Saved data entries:
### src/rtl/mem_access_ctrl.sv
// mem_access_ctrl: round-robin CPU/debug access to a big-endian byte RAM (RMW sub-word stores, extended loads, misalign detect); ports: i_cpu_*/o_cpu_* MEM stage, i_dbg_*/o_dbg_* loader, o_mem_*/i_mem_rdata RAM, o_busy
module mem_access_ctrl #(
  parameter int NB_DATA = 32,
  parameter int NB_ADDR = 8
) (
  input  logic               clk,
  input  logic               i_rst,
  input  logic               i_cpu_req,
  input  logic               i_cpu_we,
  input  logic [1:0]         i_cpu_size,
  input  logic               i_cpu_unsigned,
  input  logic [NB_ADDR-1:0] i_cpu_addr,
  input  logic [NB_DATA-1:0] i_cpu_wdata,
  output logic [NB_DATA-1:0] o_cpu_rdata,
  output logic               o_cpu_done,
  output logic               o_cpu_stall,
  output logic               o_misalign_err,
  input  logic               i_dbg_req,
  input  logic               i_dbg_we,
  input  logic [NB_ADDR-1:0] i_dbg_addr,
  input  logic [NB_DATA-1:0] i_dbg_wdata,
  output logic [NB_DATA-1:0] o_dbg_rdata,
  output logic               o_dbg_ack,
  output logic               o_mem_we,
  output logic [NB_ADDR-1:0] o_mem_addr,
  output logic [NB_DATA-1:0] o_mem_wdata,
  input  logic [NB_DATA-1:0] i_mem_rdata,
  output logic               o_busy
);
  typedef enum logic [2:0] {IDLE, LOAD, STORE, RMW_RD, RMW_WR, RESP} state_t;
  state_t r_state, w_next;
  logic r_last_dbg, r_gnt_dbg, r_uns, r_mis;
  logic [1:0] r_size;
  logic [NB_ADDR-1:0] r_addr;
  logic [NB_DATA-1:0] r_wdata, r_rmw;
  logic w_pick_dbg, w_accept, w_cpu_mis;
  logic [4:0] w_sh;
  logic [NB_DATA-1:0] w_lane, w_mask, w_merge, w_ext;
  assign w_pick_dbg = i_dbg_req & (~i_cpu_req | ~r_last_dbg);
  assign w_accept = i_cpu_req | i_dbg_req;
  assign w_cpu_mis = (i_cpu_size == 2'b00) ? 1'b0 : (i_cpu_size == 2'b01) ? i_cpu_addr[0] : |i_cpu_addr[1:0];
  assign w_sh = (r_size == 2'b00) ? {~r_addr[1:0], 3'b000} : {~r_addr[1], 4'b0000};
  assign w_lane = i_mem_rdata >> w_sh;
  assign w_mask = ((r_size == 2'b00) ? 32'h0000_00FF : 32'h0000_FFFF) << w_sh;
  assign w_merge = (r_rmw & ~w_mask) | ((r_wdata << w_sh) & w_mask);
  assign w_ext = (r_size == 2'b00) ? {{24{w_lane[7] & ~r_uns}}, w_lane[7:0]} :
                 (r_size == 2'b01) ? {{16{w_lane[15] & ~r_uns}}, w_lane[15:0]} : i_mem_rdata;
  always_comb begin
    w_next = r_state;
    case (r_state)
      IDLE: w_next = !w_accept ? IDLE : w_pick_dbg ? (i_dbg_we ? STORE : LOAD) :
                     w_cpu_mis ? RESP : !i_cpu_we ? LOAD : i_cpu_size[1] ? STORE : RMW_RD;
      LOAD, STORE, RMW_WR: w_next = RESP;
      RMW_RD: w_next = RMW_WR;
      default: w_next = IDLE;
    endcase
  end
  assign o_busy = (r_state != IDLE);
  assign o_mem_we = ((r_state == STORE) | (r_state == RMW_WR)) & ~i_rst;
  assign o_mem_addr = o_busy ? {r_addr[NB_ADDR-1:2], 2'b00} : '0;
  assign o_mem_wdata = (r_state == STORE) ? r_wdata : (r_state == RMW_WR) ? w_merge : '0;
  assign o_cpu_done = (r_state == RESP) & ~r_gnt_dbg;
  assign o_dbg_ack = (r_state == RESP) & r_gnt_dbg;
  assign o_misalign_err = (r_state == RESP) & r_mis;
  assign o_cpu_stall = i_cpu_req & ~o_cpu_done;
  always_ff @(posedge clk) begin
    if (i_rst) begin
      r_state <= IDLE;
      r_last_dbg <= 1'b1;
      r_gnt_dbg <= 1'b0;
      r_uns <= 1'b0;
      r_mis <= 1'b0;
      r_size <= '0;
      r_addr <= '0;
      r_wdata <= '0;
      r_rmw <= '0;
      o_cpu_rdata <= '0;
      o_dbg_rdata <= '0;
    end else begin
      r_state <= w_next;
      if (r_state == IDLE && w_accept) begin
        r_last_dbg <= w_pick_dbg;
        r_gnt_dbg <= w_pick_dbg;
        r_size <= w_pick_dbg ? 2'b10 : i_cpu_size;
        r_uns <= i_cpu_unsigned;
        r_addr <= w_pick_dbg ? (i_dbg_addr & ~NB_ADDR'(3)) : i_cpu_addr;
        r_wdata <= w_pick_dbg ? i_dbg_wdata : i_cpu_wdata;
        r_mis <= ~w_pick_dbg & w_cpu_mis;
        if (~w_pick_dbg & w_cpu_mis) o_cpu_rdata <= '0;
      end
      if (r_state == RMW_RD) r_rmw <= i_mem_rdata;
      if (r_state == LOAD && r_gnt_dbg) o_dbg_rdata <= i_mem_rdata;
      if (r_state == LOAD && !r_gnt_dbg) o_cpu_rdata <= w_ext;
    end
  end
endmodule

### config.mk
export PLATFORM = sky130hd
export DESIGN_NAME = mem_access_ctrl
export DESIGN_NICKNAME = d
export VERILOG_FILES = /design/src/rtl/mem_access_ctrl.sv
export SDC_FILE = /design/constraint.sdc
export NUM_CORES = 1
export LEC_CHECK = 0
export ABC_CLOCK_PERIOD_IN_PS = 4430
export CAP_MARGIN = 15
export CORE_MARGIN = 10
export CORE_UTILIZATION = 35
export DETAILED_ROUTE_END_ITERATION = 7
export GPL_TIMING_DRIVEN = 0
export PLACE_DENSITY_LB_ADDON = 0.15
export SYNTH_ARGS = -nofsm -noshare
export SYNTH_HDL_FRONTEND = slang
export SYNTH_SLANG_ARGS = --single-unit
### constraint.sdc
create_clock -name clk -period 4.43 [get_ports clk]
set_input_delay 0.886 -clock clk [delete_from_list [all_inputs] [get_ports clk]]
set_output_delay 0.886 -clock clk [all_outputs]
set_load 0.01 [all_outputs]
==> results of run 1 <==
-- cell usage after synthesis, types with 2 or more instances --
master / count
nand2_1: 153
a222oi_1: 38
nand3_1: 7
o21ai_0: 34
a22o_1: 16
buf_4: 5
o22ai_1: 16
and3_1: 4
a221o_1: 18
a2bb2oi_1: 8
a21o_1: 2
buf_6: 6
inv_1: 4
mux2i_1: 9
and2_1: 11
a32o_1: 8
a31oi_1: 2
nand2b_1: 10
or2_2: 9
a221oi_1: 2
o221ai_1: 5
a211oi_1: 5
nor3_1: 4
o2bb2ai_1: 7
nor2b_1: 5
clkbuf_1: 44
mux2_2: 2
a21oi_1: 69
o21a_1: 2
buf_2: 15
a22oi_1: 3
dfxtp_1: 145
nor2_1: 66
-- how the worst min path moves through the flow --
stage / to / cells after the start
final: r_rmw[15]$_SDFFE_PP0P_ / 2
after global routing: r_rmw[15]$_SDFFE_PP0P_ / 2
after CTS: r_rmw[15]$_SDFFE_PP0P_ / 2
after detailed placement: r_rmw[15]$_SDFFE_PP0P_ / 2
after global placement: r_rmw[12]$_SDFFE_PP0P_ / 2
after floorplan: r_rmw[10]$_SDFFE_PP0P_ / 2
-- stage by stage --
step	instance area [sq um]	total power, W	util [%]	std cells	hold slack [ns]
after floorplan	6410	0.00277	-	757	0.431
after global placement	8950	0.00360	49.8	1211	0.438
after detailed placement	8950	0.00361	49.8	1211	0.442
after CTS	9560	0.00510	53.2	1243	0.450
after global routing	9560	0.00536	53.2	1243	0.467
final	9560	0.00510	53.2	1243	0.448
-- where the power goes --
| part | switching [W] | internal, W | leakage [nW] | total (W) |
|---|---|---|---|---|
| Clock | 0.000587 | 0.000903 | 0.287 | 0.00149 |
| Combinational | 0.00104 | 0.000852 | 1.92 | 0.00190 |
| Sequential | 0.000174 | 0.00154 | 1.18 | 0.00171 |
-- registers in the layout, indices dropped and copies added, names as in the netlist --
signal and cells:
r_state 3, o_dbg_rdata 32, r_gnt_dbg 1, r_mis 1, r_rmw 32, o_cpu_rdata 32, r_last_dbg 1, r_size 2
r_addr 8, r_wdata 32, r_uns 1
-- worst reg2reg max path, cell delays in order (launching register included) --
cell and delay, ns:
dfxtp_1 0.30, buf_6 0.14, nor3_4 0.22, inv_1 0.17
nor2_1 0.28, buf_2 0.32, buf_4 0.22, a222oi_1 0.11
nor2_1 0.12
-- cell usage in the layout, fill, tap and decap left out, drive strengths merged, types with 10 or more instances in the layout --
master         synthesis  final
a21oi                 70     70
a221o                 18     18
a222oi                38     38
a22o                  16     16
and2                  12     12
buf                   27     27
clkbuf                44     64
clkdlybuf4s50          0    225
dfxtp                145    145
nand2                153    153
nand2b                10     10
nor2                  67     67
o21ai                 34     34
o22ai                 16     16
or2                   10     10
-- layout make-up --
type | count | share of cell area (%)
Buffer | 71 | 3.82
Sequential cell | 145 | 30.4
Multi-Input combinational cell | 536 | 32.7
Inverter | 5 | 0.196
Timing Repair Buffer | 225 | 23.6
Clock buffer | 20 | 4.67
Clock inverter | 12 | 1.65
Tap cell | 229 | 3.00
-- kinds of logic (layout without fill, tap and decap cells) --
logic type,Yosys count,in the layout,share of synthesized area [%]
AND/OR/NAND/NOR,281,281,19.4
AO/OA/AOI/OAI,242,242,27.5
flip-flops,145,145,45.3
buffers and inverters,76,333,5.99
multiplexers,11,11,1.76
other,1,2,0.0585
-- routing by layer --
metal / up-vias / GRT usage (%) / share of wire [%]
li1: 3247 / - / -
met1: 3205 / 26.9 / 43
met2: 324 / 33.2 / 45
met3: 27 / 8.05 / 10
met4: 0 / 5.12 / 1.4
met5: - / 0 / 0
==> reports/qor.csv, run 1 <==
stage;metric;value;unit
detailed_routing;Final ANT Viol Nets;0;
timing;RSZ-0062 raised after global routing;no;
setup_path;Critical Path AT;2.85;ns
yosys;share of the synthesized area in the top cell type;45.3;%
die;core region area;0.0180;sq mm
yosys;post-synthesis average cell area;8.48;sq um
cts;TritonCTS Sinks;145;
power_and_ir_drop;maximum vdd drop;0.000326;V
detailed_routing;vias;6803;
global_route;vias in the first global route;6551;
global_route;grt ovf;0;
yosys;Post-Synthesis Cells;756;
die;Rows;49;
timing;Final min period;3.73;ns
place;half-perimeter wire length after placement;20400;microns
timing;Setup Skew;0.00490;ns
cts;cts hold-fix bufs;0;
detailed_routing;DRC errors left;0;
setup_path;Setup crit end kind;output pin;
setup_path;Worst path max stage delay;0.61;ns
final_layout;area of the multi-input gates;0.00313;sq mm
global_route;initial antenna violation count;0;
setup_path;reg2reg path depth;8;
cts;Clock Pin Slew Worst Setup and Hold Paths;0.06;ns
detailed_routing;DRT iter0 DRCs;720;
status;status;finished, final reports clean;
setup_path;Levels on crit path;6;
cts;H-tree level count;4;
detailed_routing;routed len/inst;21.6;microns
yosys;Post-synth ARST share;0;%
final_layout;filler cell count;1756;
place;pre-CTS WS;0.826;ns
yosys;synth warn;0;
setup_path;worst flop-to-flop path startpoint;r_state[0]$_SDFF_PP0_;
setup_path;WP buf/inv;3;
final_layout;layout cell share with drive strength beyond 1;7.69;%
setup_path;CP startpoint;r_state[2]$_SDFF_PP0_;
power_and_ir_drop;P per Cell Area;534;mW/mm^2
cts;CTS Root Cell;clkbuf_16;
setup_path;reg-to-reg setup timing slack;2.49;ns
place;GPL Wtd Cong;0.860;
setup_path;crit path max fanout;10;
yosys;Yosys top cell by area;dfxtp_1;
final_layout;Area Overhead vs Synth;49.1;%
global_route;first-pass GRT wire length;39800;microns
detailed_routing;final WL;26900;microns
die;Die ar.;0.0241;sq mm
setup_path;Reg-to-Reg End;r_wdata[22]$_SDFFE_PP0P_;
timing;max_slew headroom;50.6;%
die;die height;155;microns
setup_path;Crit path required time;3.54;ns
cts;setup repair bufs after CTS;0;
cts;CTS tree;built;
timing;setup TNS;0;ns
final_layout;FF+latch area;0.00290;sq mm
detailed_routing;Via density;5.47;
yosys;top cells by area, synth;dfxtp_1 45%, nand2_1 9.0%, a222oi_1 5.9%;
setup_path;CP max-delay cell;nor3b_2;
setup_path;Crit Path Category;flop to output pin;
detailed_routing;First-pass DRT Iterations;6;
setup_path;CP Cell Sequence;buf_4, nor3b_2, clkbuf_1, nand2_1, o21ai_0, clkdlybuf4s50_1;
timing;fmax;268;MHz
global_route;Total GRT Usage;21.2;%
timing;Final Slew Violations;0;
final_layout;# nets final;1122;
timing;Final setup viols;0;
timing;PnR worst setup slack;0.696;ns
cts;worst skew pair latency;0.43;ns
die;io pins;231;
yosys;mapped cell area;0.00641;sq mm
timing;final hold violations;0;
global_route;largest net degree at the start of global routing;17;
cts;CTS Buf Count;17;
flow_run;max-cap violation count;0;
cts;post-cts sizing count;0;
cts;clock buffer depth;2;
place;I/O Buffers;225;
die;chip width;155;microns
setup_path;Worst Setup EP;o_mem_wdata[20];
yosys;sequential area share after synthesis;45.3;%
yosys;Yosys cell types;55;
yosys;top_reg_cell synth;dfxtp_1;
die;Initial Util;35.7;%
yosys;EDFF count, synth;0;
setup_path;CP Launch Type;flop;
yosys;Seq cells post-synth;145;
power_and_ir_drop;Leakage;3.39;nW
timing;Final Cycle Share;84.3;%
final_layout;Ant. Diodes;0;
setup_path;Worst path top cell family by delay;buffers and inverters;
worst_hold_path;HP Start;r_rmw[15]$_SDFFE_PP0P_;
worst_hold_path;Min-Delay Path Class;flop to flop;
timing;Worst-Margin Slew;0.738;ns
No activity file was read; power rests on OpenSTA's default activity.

> **Required action**:
The line containing "o_mem_*/i_mem_rdata RAM, o_busy" marks the end: copy exactly every line from the top of the data above down to it, that line included.

> **Output of the task**:
### src/rtl/mem_access_ctrl.sv
// mem_access_ctrl: round-robin CPU/debug access to a big-endian byte RAM (RMW sub-word stores, extended loads, misalign detect); ports: i_cpu_*/o_cpu_* MEM stage, i_dbg_*/o_dbg_* loader, o_mem_*/i_mem_rdata RAM, o_busy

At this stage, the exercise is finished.